INFORMATION SUPPLIED Block Start
`config.mk`:
```
export PLATFORM = sky130hd
export DESIGN_NAME = conv2_window_sched
export DESIGN_NICKNAME = d
export VERILOG_FILES = /design/src/rtl/conv_pkg.sv /design/src/rtl/conv2_idx_counter.sv /design/src/rtl/conv2_window_sched.sv
export SDC_FILE = /design/constraint.sdc
export NUM_CORES = 1
export LEC_CHECK = 0
export CORE_MARGIN = 2
export CORE_UTILIZATION = 59
export CTS_BUF_LIST = sky130_fd_sc_hd__clkbuf_4
export DETAILED_ROUTE_END_ITERATION = 8
export MAX_ROUTING_LAYER = met4
export PLACE_DENSITY = 0.91
export SYNTH_ARGS = -nofsm -noshare
export SYNTH_HDL_FRONTEND = slang
export SYNTH_SLANG_ARGS = --single-unit
```
`constraint.sdc`:
```
create_clock -name clock -period 6.08 [get_ports clock]
set_input_delay 1.216 -clock clock [delete_from_list [all_inputs] [get_ports clock]]
set_output_delay 1.216 -clock clock [all_outputs]
set_load 0.02 [all_outputs]
```
`src/rtl/conv_pkg.sv`:
```
// rtl/conv_pkg.sv - shared state encoding and width helpers for the convolution sequencer
package conv_pkg;

    typedef enum logic [2:0] {
        ST_IDLE,
        ST_RUN,
        ST_DRAIN,
        ST_WRITE,
        ST_DONE
    } state_t;

    // Degenerate sizes still need a one-bit port.
    function automatic int clog2_min1(input int n);
        return (n > 1) ? $clog2(n) : 1;
    endfunction

    function automatic int addr_w(input int size);
        return clog2_min1(size * size);
    endfunction

    function automatic int kaddr_w(input int ker);
        return clog2_min1(ker * ker);
    endfunction

    function automatic int idx_w(input int size);
        return clog2_min1(size);
    endfunction

endpackage

```
`src/rtl/conv2_idx_counter.sv`:
```
// rtl/conv2_idx_counter.sv - two-level wrapping index counter with look-ahead next values
module conv2_idx_counter #(
    parameter int W         = 2,
    parameter int INNER_MAX = 2,
    parameter int OUTER_MAX = 2
) (
    input  logic         clock,
    input  logic         reset,
    input  logic         clr,
    input  logic         inc,
    output logic [W-1:0] inner,
    output logic [W-1:0] outer,
    output logic [W-1:0] inner_nxt,
    output logic [W-1:0] outer_nxt,
    output logic         wrap
);

    localparam logic [W-1:0] IMAX = W'(INNER_MAX);
    localparam logic [W-1:0] OMAX = W'(OUTER_MAX);

    // Set on the terminal count, i.e. the next inc returns both levels to zero.
    assign wrap = (inner == IMAX) && (outer == OMAX);

    always_comb begin
        inner_nxt = inner;
        outer_nxt = outer;
        if (clr) begin
            inner_nxt = '0;
            outer_nxt = '0;
        end else if (inc) begin
            if (inner == IMAX) begin
                inner_nxt = '0;
                outer_nxt = (outer == OMAX) ? '0 : outer + 1'b1;
            end else begin
                inner_nxt = inner + 1'b1;
            end
        end
    end

    always_ff @(posedge clock) begin
        if (reset) begin
            inner <= '0;
            outer <= '0;
        end else begin
            inner <= inner_nxt;
            outer <= outer_nxt;
        end
    end

endmodule

```
`src/rtl/conv2_window_sched.sv`:
```
// rtl/conv2_window_sched.sv - output/tap walker driving buffer reads and MAC control for 2-D valid convolution
module conv2_window_sched
    import conv_pkg::*;
#(
    parameter  int SIZE      = 320,
    parameter  int SIZEKer   = 3,
    parameter  int WIDTH_BIT = 16,
    localparam int ADDR_W    = addr_w(SIZE),
    localparam int KADDR_W   = kaddr_w(SIZEKer),
    localparam int IDX_W     = idx_w(SIZE)
) (
    input  logic               clock,
    input  logic               reset,
    input  logic               start,
    output logic               busy,
    output logic               done,
    output logic               rd_en,
    output logic [ADDR_W-1:0]  img_addr,
    output logic [KADDR_W-1:0] ker_addr,
    output logic               mac_clr,
    output logic               mac_en,
    output logic               mac_last,
    output logic               out_valid,
    input  logic               out_ready,
    output logic [IDX_W-1:0]   out_row,
    output logic [IDX_W-1:0]   out_col
);

    localparam int OUT_N = SIZE - SIZEKer + 1;

    if (SIZEKer < 1 || SIZEKer > SIZE || WIDTH_BIT < 1) begin : g_bad_params
        $error("conv2_window_sched: unsupported SIZE/SIZEKer/WIDTH_BIT combination");
    end

    state_t state, state_n;

    logic             tap_inc, out_inc, cnt_clr;
    logic             tap_wrap, out_wrap, tap_first;
    logic [IDX_W-1:0] ki, kj, ki_n, kj_n;
    logic [IDX_W-1:0] r, c, r_n, c_n;

    logic [ADDR_W-1:0]  img_addr_n;
    logic [KADDR_W-1:0] ker_addr_n;

    conv2_idx_counter #(
        .W         (IDX_W),
        .INNER_MAX (SIZEKer - 1),
        .OUTER_MAX (SIZEKer - 1)
    ) u_tap_cnt (
        .clock     (clock),
        .reset     (reset),
        .clr       (cnt_clr),
        .inc       (tap_inc),
        .inner     (kj),
        .outer     (ki),
        .inner_nxt (kj_n),
        .outer_nxt (ki_n),
        .wrap      (tap_wrap)
    );

    conv2_idx_counter #(
        .W         (IDX_W),
        .INNER_MAX (OUT_N - 1),
        .OUTER_MAX (OUT_N - 1)
    ) u_out_cnt (
        .clock     (clock),
        .reset     (reset),
        .clr       (cnt_clr),
        .inc       (out_inc),
        .inner     (c),
        .outer     (r),
        .inner_nxt (c_n),
        .outer_nxt (r_n),
        .wrap      (out_wrap)
    );

    assign tap_first = (ki == '0) && (kj == '0);

    always_comb begin
        state_n = state;
        tap_inc = 1'b0;
        out_inc = 1'b0;
        cnt_clr = 1'b0;
        case (state)
            ST_IDLE, ST_DONE: begin
                if (start) begin
                    state_n = ST_RUN;
                    cnt_clr = 1'b1;
                end
            end
            ST_RUN: begin
                tap_inc = 1'b1;
                if (tap_wrap) begin
                    state_n = ST_DRAIN;
                end
            end
            ST_DRAIN: begin
                state_n = ST_WRITE;
            end
            ST_WRITE: begin
                if (out_ready) begin
                    out_inc = 1'b1;
                    state_n = out_wrap ? ST_DONE : ST_RUN;
                end
            end
            default: begin
                state_n = ST_IDLE;
            end
        endcase
    end

    assign rd_en     = (state == ST_RUN);
    assign out_valid = (state == ST_WRITE);
    assign busy      = (state == ST_RUN) || (state == ST_DRAIN) || (state == ST_WRITE);
    assign done      = (state == ST_DONE);
    assign out_row   = r;
    assign out_col   = c;

    // Addresses are built from the counters' next values so the registered
    // copy lines up with the tap being read; idle cycles simply hold.
    always_comb begin
        img_addr_n = (ADDR_W'(r_n) + ADDR_W'(ki_n)) * ADDR_W'(SIZE)
                   + ADDR_W'(c_n) + ADDR_W'(kj_n);
        ker_addr_n = KADDR_W'(ki_n) * KADDR_W'(SIZEKer) + KADDR_W'(kj_n);
    end

    always_ff @(posedge clock) begin
        if (reset) begin
            state    <= ST_IDLE;
            img_addr <= '0;
            ker_addr <= '0;
            mac_en   <= 1'b0;
            mac_clr  <= 1'b0;
            mac_last <= 1'b0;
        end else begin
            state    <= state_n;
            img_addr <= img_addr_n;
            ker_addr <= ker_addr_n;
            // Buffer data arrives one cycle after rd_en.
            mac_en   <= rd_en;
            mac_clr  <= rd_en && tap_first;
            mac_last <= rd_en && tap_wrap;
        end
    end

endmodule

```
==> results.cfg, run 1 <==
[run_status]
run_status = finished, final reports clean

[global_route]
grt_pass1_vias = 4026
grt_met3_usage_pct = 3.02
grtUsageMet1_pct = 32.1
grt_max_degree = 52
grt_usage_pct = 27.7
grt.busiest_layer = met2
grt_pass1_wl_microns = 18000
globalRouteOverflowTotal = 0
global_route.usage.met2_pct = 47.7
grt_antenna_before_repair = 0

[worst_setup_path]
cp_top_family = simple AND/OR/NAND/NOR gates
category_of_the_critical_setup_timing_path = input pin to register
ff2ff_setup_slack_ns = 0.59
crit_path_max_fanout = 3
crit_buf_inv = 3
critical_path.cell_chain = clkdlybuf4s50_1 > nand4b_1 > nor2_2 > and2_1 > nand2b_1 > nor2_1 > a21oi_1 > nor2_2 > ha_1 > a21o_1 > a21oi_1 > buf_4 > xnor2_1 > ha_1 > ha_1 > inv_1 > fa_1 > nor2b_1 > o21ai_0 > xnor2_1 > nand3_2 > a2111oi_4 > xnor3_1 > nor2_1
worstPathRequired_ns = 6.44
cp_common_cell = sky130_fd_sc_hd__ha_1
critPathLaunchType = input pin
timing.critical_path.slowest_cell_delay_ns = 0.50
critical_path.endpoint_type = register
slowest_stage = sky130_fd_sc_hd__clkdlybuf4s50_1
worstPathArrival_ns = 6.25

[timing]
number_of_failing_setup_endpoints_in_the_final_timing_report = 0
tns_ns = 0
worstMarginPinSlew_ns = 0.947
hold_viol = 0
final.period_utilization_pct = 96.9
final.min_clock_period_ns = 5.89
fmaxAchievable_mhz = 170
timing.final.max_slew_violations = 0
worst_clock_skew_ns = 0.0144
timing.max_slew.rel_slack_pct = 36.9

[synth]
synth-adder-area-share_pct = 18.7
post_synthesis_compound_gate_area_fraction_pct = 11.1
synthArstFlopShare_pct = 0
ys_seq_elements = 63
post_synthesis_mux_area_share_pct = 0.515
post_synth_inst_count = 526
synth_simple_gate_area_share_pct = 26.7
ys_types = 59
synth_warnings = 0
synth_top_family_by_area = simple AND/OR/NAND/NOR gates
syn_area_per_cell_sq_um = 8.32
mappedNetlistNets = 590
ys_dominant_reg_cell = sky130_fd_sc_hd__dfxtp_1
netlist_area_sq_mm = 0.00438
post_synth_edffs = 0
seq_area_frac_synth_pct = 28.8
synth-xor-area-share_pct = 9.32

[cells_and_area]
num-fill-cells = 542
diodes = 0
final_cell_mix = 95 x sky130_fd_sc_hd__nor2_1, 63 x sky130_fd_sc_hd__dfxtp_1, 51 x sky130_fd_sc_hd__ha_1
fin_util_pct = 71.6
final_cell_area_sq_mm = 0.00517
post_route_cells_drive_above_1_share_pct = 8.67
syn2layout_area_growth_pct = 18.1
layout.cells.most_common = sky130_fd_sc_hd__nor2_1
nNetsFinal = 648

[flow_run]
cap_violations = 0

[clock_network]
htree_num_levels = 3
cts.sinks = 63
clk_latency_ns = 0.43
cts_root_buffer = sky130_fd_sc_hd__clkbuf_4
cts.path.max_buffers = 2
numCtsBuffers = 9
cts_tree = yes
cts.reportedPaths.clkPinSlew_ns = 0.10

[drt]
wl_per_cell_microns = 15.6
per_cell_via_count_in_the_routed_design = 5.73
final_antenna_net_count = 0
drt_first_pass_iters = 5
drcViolationCount = 0
via_count = 3939
first_iter_violations = 415
routed_wirelength_microns = 10700

[floorplan]
fp.dieW_microns = 90.1
core_area_sq_mm = 0.00721
design.die.area_sq_mm = 0.00812
placementRows = 31
die-height_microns = 90.1
initial_core_util_pct = 60.6
io_pins = 50

[power]
powerDensity_mw_per_mm2 = 190
seq_power_share_pct = 45.5
p_int_w = 0.000667
part_of_the_power_in_combinational_logic_pct = 21.9
cellLeakagePower_nw = 2.24
power.clock.fraction_pct = 32.6
p_switching_w = 0.000313
sw_frac_of_total_pct = 31.9
peakVddDrop_v = 0.0000995

[worst_hold_path]
worst_hold_path_type = register to register

[place]
placement.cell_area_sq_mm = 0.00497
port_buffers = 49
gp_congestion = 0.982
hpwlAfterDp_microns = 7800
## area by class of cell
type / count / area [sq um] / share of cell area [%]
well taps: 99 / 124 / 2.40
repair buffers: 61 / 576 / 11.1
inverters: 31 / 116 / 2.25
clock inverters: 6 / 76.3 / 1.48
multi-input cells: 418 / 2950 / 57.0
flip-flops and latches: 63 / 1260 / 24.4
clock buffers: 9 / 67.6 / 1.31
## cell families (layout without fill, tap and decap cells)
group | after synthesis | in the layout
fa+ha+maj | 60 | 60
mux | 2 | 2
buf+inv | 45 | 107
xor+xnor | 45 | 45
compound gates | 75 | 75
flops | 63 | 63
simple gates | 236 | 236
## worst paths after layout
kind,startpoint,to,cells after the start
hold / removal,u_tap_cnt.outer[8],u_tap_cnt.outer[8],2
setup reg to reg,u_tap_cnt.outer[4],img_addr[16],22
hold reg to reg,u_tap_cnt.outer[8],u_tap_cnt.outer[8],2
setup / recovery,out_ready,img_addr[16],24
## worst min-delay path: cells and delay by family (launching register included)
family / cells / cell delay (ns)
flops: 1 / 0.36
simple gates: 1 / 0.10
xor+xnor: 1 / 0.10
## synthesized netlist by cell type, types with 2 or more instances
cell	number	area (sq um)
sky130_fd_sc_hd__nor2_1	97	364
sky130_fd_sc_hd__dfxtp_1	63	1260
sky130_fd_sc_hd__ha_1	51	638
sky130_fd_sc_hd__nand2_1	34	128
sky130_fd_sc_hd__inv_1	30	113
sky130_fd_sc_hd__a21oi_1	26	130
sky130_fd_sc_hd__xnor2_1	23	201
sky130_fd_sc_hd__xor2_1	21	184
sky130_fd_sc_hd__nor3_1	20	100
sky130_fd_sc_hd__nand3_1	18	90.1
sky130_fd_sc_hd__o21ai_0	16	80.1
sky130_fd_sc_hd__nor2b_1	13	81.3
sky130_fd_sc_hd__fa_1	9	180
sky130_fd_sc_hd__clkbuf_1	8	30.0
sky130_fd_sc_hd__a21o_1	7	52.6
sky130_fd_sc_hd__nand2b_1	7	43.8
sky130_fd_sc_hd__nand4_1	7	43.8
sky130_fd_sc_hd__or2_2	7	43.8
sky130_fd_sc_hd__nor3b_1	6	45.0
sky130_fd_sc_hd__or3_1	4	25.0
sky130_fd_sc_hd__and2_1	3	18.8
sky130_fd_sc_hd__and3_1	3	18.8
sky130_fd_sc_hd__nand3b_1	3	22.5
sky130_fd_sc_hd__nand4b_1	3	26.3
sky130_fd_sc_hd__o211ai_1	3	22.5
sky130_fd_sc_hd__o21bai_1	3	22.5
sky130_fd_sc_hd__a211oi_1	2	15.0
sky130_fd_sc_hd__and4_1	2	17.5
sky130_fd_sc_hd__buf_1	2	7.51
sky130_fd_sc_hd__buf_6	2	22.5
sky130_fd_sc_hd__mux2_2	2	22.5
sky130_fd_sc_hd__nor4_1	2	12.5
sky130_fd_sc_hd__o21a_1	2	15.0
sky130_fd_sc_hd__o31a_1	2	17.5
## power groups by stage
| stage | clock [W] | combinational (W) | sequential [W] |
|---|---|---|---|
| 2_1_floorplan | 0 | 0.000129 | 0.000465 |
| 3_3_place_gp | 0 | 0.000203 | 0.000454 |
| 6_report | 0.000320 | 0.000215 | 0.000446 |
| 3_5_place_dp | 0 | 0.000210 | 0.000456 |
| 4_1_cts | 0.000318 | 0.000212 | 0.000446 |
| 5_1_grt | 0.000341 | 0.000234 | 0.000450 |
## stage by stage
stage          setup WS [ns]  power, W  instances  hold WS (ns)
3_5_place_dp          -0.241  0.000666        671         0.562
5_1_grt               -0.191   0.00103        687         0.641
3_3_place_gp          0.0211  0.000657        671         0.551
4_1_cts               0.0458  0.000975        686         0.587
6_report               0.191  0.000980        687         0.593
2_1_floorplan          0.442  0.000593        526         0.510
## layer usage
metal  vias to the layer above  share of wire, %
met5                         -                 0
met4                         0               3.0
met3                        38               4.7
met2                       145                50
met1                      1844                42
li1                       1912                 -
## registers in the layout, indices dropped and copies added (netlist names)
signal           flops
img_addr            17
u_out_cnt.inner      9
u_out_cnt.outer      9
u_tap_cnt.inner      9
u_tap_cnt.outer      9
ker_addr             4
state                3
mac_clr              1
mac_en               1
mac_last             1
## timing repair
| item | CTS | global route |
|---|---|---|
| setup endpoints to repair | 0 | 1 |
| setup buffers | 0 | 1 |
| hold buffers | 0 | 0 |
| gates resized for setup | 0 | 11 |
Power figures use the tool's default switching activity.
==> inputs of run 2 (changes only) <==
Settings changed: SLEW_MARGIN set to 20.
==> results of run 2 <==
No change in the layout: final DEF, timing and power equal those of run 1.
==> variant: new RTL, config.mk and constraints of run 1 <==
The 5 states of `state_t` get a one-hot encoding in 5 bits.
--- a/src/rtl/conv_pkg.sv
+++ b/src/rtl/conv_pkg.sv
@@ -3,8 +3,8 @@
 
-    typedef enum logic [2:0] {
-        ST_IDLE,
-        ST_RUN,
-        ST_DRAIN,
-        ST_WRITE,
-        ST_DONE
+    typedef enum logic [4:0] {
+        ST_IDLE  = 5'b00001,
+        ST_RUN   = 5'b00010,
+        ST_DRAIN = 5'b00100,
+        ST_WRITE = 5'b01000,
+        ST_DONE  = 5'b10000
     } state_t;
Check against the original RTL: same outputs for any inputs over 10 cycles, from zero or initial values and one cycle with reset high; not proved beyond that.
==> variant against run 1 <==
- worst setup slack improved by 96 ps
- count of clock-buffer cells in the layout rose by 1
- global-route usage fell by 0.55 points
- area after synthesis rose by 0.97%
- largest cell class unchanged
- routed wire length barely moved
- clock skew rose by 1.4 ps
- design area rose by 1.1%
- sequential cell count rose by 2
- critical endpoint unchanged
- critical path depth fell by 3
Power is not compared: it rests on default switching activity, and its combinational part moved more than twofold at a synthesized area within 25%.
==> variant: results (changes against run 1) <==
Primary FF master, synth dfxtp_1 (unchanged); via count 4016 (was 3939); Max Clock Skew 15.8 ps (was 14.4 ps); CTS root buffer clkbuf_4 (unchanged); WL/cell 15.5 microns (was 15.6 microns); top post-synthesis cells by area dfxtp_1 (29%), ha_1 (14%), nor2_1 (7.1%) (was dfxtp_1 (29%), ha_1 (15%), nor2_1 (8.3%)); Place WS -165 ps (was -241 ps); # diodes 0 (unchanged); port buffer count 49 (unchanged); R2R setup slack 380 ps (was 590 ps); ys async rst share 0 (unchanged); GRT Total Usage 0.272 (was 0.277); worst hold start u_tap_cnt.inner[8] (was u_tap_cnt.outer[8]); DRT Wirelength 10700 microns (about the same); type of the worst setup path input port to flop (unchanged); routability cong. 0.978 (was 0.982); Post-CTS Setup Repair Bufs 0 (unchanged); Yosys Warn Count 0 (unchanged); clock-pin slew on the worst setup and hold paths 110 ps; Reg2Reg Depth 19 (was 22); H-tree depth 3 (unchanged); worst r2r src state[2] (was u_tap_cnt.outer[4]); Pre-antenna DRT Iters 5 (unchanged); initial antenna violation count 0 (unchanged); post-synthesis sequential area ratio 0.295 (was 0.288); detailed placement HPWL 8060 microns (was 7800 microns); largest net degree at the start of global routing 29 (was 52); Synth top cells by count nor2_1 (84), dfxtp_1 (65), ha_1 (51) (was nor2_1 (97), dfxtp_1 (63), ha_1 (51)); worst-path maximum fanout 4 (was 3); worst skew pair latency 430 ps (about the same); average size of a mapped cell 8.32 sq um (about the same); Placement Cell Area 0.00505 sq mm (was 0.00497 sq mm); maximum vdd drop 0.127 mV; total CTS buffers 9 (unchanged); ratio of cells with drive above 1 in the final layout 0.0811 (was 0.0867); status finished clean (unchanged); cts repair resizes 0 (unchanged); detailed router's first-iteration violation count 260 (was 415); Worst EP arrival 6070 ps (was 6250 ps); Nets 651 (was 648); vias in the first global route 3921 (was 4026); Distinct cells, synth 59 (unchanged); hold crit path type flop to flop (unchanged); fmax 173 MHz (was 170 MHz); crit path from out_ready (unchanged); Biggest register img_addr (unchanged); Largest register FFs 17 (unchanged); first-pass GRT wire length 17700 microns (was 18000 microns); CTS max path bufs 2 (unchanged); placed insts 675 (was 671); Worst slew margin 0.344 (was 0.369); P_leak 2.29 nW; reg2reg end img_addr[16] (unchanged); Synthesized Nets 595 (was 590)
==> variant: layer usage <==
| metal | GRT usage | routed length, microns | vias up | share of wire |
|---|---|---|---|---|
| met3 | 0.0618 | 758 | 28 | 0.071 |
| met4 | 0.101 | 225 | 0 | 0.021 |
| met2 | 0.459 | 5270 | 173 | 0.49 |
| li1 | - | - | 1935 | - |
| met1 | 0.315 | 4450 | 1880 | 0.42 |
| met5 | - | 0 | - | 0 |
==> variant: final cells by class <==
class                      instances  area (sq um)
clock inverter                     6          58.8
clock buffer                      10          75.1
multi-input combinational        416          2960
sequential                        65          1300
tap                               99           124
timing repair buffer              60           573
fill                             554          2030
inverter                          35           133
==> variant: kinds of logic after synthesis <==
logic type / synth area share
simple gates: 0.269
flops: 0.295
compound gates: 0.0847
fa+ha+maj: 0.185
xor+xnor: 0.116
buf+inv: 0.0453
mux: 0.00481
==> variant: worst max-delay path: stages <==
cell,delay (ps)
clkdlybuf4s50_1,520
and3_2,240
nand2_1,70
or3_1,370
a21oi_2,190
ha_1,180
inv_1,50
fa_1,400
nor2b_1,130
o21ai_0,110
nor2b_1,160
xnor2_1,220
ha_1,290
ha_1,320
a21oi_1,230
o211ai_1,130
or4_1,420
o21ai_0,140
xor2_1,230
xnor3_1,320
nor2b_1,130
==> variant: report_power, final <==
part / total, mW / switching, mW / internal [mW]
Sequential: 0.431 / 0.00324 / 0.428
Combinational: 0.0414 / 0.0282 / 0.0132
Clock: 0.292 / 0.164 / 0.128
==> variant: worst min path at each step <==
stage,endpoint,depth (start not counted),slack (ps)
after CTS,u_tap_cnt.inner[8],2,580
after global placement,state[3],2,550
after floorplan,state[3],2,530
after global routing,u_out_cnt.outer[7],2,640
after detailed placement,u_tap_cnt.inner[8],2,560
final,u_tap_cnt.inner[8],2,590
INFORMATION SUPPLIED Block End
YOUR ASSIGNMENT:
Within the entries above, find every line where the string "enum" occurs, and copy it.

THE ANSWER:
    typedef enum logic [2:0] {
-    typedef enum logic [2:0] {
+    typedef enum logic [4:0] {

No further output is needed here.